We should discuss wholesale associations in terms of modernizing an industry and stepping outside of their lane.  

Wholesale associations fully exaggerate the real world. They are likely to be the ones responsible for making a system unmanageable for state regulatory departments rather than helping to streamline it. If the systems from obtaining a license to reporting were streamlined, enforcement would be a lot easier and there would be much greater adherence to the rules. 

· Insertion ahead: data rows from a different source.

File: src/design/cvcl_pkg.sv
package cvcl_pkg;

    localparam int CFG_INDEX_W = 4;
    localparam int REG_W       = 31;

    // register indexes
    localparam int REG_OFFSET     = 0;
    localparam int REG_PROP_GAIN  = 1;
    localparam int REG_INTEG_GAIN = 2;
    localparam int REG_WINDUP     = 3;
    localparam int REG_CUR_LIMIT  = 4;
    localparam int REG_BUS_INV    = 5;
    localparam int REG_MOD_GAIN   = 6;
    localparam int REG_MOD_LIMIT  = 7;
    localparam int REG_COUNT      = 8;

    localparam logic [REG_W-1:0] REG_RESET [REG_COUNT] = '{
        31'd1073741824, 31'd52428, 31'd7340, 31'd2621,
        31'd128816332, 31'd291065, 31'd786432000, 31'd786432000
    };

    localparam int Q30_SHIFT = 30;

    // loop constants held in Q30
    localparam longint K_IL_VO_Q30 = 64'sd7157551294;
    localparam longint K_IL_IO_Q30 = 64'sd557527020;
    localparam longint K_E_IL_Q30  = 64'sd307038793;
    localparam longint K_E_VO_Q30  = 64'sd2046717235;
    localparam longint K_PROP_Q30  = 64'sd4831838208;
    localparam longint K_RL_Q30    = 64'sd322122547;
    localparam logic signed [31:0] TWO_Q30 = 32'sd2147483646;

    localparam logic signed [31:0] DRIVE_MAX = 32'sd4095;
    localparam logic signed [31:0] DRIVE_MIN = -32'sd4096;

    typedef struct packed {
        logic signed [31:0] voltage_reference;
        logic signed [31:0] output_voltage;
        logic signed [31:0] output_current;
        logic signed [31:0] inductor_current;
        logic [30:0]        bus_voltage;
    } t_in_item;

    typedef struct packed {
        logic signed [12:0] drive;
        logic signed [31:0] current_reference;
        logic               current_clamped;
        logic               drive_clamped;
    } t_out_item;

    typedef struct packed {
        logic [CFG_INDEX_W-1:0] index;
        logic [REG_W-1:0]       value;
    } t_cfg_req;

    // control of the shared arithmetic unit
    typedef struct packed {
        logic mul_en;
        logic shift30;
        logic alu_sub;
    } t_arith_ctl;

endpackage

Legislators and judges often receive half-truths from wholesale associations, and they must believe what they are told because they don’t have firsthand knowledge of the industry. The biggest change that needs to be explained to legislators in 2024 is the emergence of three channels and the rules of one channel do not govern that of another channel. Legislators should start using the “five whys” when considering changes, because if they do this, most of the proposed and actual changes that have been added to build barriers to protect a single sales channel would not take place. 

The beverage alcohol industry must modernize to grow and it’s up to us to give the lawmakers accurate market information.